EXERCISE DIRECTIONS ->
Using the records below, write out again exactly the lines that begin at the line containing "results of run" and end at the line containing "stage / slack, ns", and no other lines.

RECORDS FOR PROCESSING ->

- - - - - - -

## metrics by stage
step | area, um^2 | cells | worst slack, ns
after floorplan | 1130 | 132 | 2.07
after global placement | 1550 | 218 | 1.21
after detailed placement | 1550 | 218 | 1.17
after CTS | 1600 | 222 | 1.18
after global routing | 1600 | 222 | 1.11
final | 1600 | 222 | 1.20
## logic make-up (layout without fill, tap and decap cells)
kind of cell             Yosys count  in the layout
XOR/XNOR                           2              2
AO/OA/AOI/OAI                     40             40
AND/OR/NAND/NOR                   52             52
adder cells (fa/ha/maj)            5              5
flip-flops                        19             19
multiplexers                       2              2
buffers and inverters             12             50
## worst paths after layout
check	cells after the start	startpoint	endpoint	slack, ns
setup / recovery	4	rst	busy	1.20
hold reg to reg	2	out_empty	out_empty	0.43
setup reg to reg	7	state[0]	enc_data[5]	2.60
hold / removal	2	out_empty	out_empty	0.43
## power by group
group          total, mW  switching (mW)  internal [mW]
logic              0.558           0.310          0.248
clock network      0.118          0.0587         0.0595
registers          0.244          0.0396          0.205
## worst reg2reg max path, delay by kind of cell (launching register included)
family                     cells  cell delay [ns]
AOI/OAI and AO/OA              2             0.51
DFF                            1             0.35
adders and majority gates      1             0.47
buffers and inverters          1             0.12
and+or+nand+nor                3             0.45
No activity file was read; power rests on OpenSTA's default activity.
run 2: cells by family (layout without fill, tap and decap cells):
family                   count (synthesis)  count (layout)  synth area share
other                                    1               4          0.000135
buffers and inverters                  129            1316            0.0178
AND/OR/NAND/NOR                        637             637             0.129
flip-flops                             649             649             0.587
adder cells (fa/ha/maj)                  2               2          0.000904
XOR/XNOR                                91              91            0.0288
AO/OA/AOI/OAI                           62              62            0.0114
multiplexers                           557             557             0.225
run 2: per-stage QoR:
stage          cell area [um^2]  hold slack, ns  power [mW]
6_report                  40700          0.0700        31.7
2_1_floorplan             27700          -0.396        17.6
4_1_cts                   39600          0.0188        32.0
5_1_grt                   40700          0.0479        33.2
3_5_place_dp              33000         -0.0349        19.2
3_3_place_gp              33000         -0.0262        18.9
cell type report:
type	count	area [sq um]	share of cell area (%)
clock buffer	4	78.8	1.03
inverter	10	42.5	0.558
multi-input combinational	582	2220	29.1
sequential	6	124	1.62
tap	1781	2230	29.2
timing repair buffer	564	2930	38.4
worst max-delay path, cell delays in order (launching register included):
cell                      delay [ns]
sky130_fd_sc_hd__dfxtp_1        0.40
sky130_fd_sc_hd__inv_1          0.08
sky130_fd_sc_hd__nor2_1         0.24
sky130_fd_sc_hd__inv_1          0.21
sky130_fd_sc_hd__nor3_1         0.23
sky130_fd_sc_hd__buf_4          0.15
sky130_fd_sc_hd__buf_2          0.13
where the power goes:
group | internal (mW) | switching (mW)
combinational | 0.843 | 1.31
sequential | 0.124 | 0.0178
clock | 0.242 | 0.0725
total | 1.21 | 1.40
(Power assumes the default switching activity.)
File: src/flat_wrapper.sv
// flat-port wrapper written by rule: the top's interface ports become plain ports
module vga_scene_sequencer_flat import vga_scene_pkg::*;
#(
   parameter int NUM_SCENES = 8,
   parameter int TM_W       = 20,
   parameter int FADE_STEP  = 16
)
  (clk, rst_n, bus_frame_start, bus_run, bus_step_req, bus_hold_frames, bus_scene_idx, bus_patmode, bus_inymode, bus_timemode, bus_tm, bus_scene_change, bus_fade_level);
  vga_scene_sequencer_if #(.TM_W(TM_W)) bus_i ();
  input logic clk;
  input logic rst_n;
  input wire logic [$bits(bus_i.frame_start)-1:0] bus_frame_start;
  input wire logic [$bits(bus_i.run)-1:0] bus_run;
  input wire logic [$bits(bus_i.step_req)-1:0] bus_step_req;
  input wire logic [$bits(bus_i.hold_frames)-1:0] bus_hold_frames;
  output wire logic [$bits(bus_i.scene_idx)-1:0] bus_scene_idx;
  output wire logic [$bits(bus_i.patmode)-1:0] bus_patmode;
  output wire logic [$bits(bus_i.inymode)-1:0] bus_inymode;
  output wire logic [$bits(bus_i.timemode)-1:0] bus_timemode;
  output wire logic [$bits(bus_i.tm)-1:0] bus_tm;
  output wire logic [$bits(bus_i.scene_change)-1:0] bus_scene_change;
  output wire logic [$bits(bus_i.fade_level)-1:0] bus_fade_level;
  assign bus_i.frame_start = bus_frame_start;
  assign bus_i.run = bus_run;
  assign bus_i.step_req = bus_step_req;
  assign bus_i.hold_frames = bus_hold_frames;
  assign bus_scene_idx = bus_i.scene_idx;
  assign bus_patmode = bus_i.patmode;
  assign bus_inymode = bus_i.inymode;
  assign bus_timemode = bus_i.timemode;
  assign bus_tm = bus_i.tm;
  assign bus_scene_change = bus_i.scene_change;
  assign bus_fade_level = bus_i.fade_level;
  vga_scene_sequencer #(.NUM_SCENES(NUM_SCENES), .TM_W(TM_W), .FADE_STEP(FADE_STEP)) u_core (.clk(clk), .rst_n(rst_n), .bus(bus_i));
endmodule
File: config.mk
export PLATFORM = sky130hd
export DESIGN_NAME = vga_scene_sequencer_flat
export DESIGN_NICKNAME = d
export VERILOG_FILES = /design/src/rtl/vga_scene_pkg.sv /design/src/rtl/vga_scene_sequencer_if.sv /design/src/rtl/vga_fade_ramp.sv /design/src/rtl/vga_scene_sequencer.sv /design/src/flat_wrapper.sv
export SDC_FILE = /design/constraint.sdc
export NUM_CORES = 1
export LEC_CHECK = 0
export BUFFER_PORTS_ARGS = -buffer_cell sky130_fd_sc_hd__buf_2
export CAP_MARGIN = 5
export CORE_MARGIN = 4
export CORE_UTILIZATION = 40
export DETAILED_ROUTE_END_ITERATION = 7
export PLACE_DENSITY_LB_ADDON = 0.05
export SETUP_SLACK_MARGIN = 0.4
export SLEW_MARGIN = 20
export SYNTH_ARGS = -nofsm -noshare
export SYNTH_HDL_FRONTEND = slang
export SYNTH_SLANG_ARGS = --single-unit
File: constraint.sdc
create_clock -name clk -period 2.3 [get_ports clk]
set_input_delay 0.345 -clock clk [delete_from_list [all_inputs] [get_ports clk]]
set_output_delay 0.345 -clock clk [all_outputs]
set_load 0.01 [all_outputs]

- - - - - - -

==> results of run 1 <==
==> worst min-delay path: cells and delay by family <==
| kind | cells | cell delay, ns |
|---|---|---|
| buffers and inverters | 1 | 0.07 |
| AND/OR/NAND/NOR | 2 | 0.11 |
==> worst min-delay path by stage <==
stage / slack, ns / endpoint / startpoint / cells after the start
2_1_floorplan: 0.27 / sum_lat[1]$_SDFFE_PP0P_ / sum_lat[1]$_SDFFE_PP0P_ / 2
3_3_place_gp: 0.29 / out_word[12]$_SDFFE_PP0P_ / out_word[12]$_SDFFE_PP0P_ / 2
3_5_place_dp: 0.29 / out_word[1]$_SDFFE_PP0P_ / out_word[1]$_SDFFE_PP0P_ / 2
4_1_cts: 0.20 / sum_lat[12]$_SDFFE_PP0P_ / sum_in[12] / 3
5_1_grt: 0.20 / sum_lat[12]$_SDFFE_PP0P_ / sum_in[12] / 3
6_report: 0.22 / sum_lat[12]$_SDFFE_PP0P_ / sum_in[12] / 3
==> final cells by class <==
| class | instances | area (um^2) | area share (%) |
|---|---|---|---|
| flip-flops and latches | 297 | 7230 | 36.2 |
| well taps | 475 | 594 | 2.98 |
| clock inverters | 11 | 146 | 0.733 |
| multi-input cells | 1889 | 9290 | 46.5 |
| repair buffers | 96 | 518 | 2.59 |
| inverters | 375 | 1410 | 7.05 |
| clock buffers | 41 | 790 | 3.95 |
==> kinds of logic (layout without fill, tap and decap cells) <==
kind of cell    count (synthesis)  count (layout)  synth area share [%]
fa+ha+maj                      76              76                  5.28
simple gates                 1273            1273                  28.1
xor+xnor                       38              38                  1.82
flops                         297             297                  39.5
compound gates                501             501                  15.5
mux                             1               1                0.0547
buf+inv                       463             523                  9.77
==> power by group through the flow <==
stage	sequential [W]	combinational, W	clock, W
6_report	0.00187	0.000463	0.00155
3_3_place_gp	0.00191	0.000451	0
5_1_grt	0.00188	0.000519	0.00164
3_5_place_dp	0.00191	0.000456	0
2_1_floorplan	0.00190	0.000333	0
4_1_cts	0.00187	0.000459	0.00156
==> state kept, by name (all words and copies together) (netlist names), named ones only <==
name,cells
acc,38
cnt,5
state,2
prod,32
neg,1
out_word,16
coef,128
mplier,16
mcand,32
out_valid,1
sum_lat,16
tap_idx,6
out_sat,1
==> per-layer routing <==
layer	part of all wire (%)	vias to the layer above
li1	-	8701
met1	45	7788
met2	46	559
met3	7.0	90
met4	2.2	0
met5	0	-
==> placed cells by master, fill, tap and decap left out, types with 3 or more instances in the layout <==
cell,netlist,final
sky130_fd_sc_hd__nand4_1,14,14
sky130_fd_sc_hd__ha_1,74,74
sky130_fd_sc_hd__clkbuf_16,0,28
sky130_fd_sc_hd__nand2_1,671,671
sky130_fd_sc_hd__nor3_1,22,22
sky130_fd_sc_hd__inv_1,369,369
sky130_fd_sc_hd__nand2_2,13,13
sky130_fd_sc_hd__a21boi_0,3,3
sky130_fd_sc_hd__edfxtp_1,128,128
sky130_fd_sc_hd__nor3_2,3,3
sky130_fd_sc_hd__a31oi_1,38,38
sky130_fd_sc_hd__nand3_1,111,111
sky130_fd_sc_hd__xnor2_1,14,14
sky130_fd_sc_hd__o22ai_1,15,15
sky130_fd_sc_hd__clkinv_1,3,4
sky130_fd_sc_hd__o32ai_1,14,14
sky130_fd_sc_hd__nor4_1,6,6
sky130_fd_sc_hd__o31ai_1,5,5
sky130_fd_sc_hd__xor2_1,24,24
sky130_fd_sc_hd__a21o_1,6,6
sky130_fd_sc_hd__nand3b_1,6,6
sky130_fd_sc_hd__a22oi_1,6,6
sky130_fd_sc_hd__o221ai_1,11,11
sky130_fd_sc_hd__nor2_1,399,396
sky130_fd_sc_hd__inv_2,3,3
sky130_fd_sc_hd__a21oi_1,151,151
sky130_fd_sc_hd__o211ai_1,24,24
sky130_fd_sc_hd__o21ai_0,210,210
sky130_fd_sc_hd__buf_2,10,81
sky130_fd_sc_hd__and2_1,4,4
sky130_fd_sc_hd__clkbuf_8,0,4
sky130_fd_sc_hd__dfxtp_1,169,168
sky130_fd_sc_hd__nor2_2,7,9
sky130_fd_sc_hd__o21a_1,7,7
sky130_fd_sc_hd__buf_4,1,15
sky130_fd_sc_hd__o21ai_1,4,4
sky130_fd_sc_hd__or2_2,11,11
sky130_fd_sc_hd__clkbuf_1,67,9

- - - - - - -

FINAL ANSWER ->
==> results of run 1 <==
==> worst min-delay path: cells and delay by family <==
| kind | cells | cell delay, ns |
|---|---|---|
| buffers and inverters | 1 | 0.07 |
| AND/OR/NAND/NOR | 2 | 0.11 |
==> worst min-delay path by stage <==
stage / slack, ns / endpoint / startpoint / cells after the start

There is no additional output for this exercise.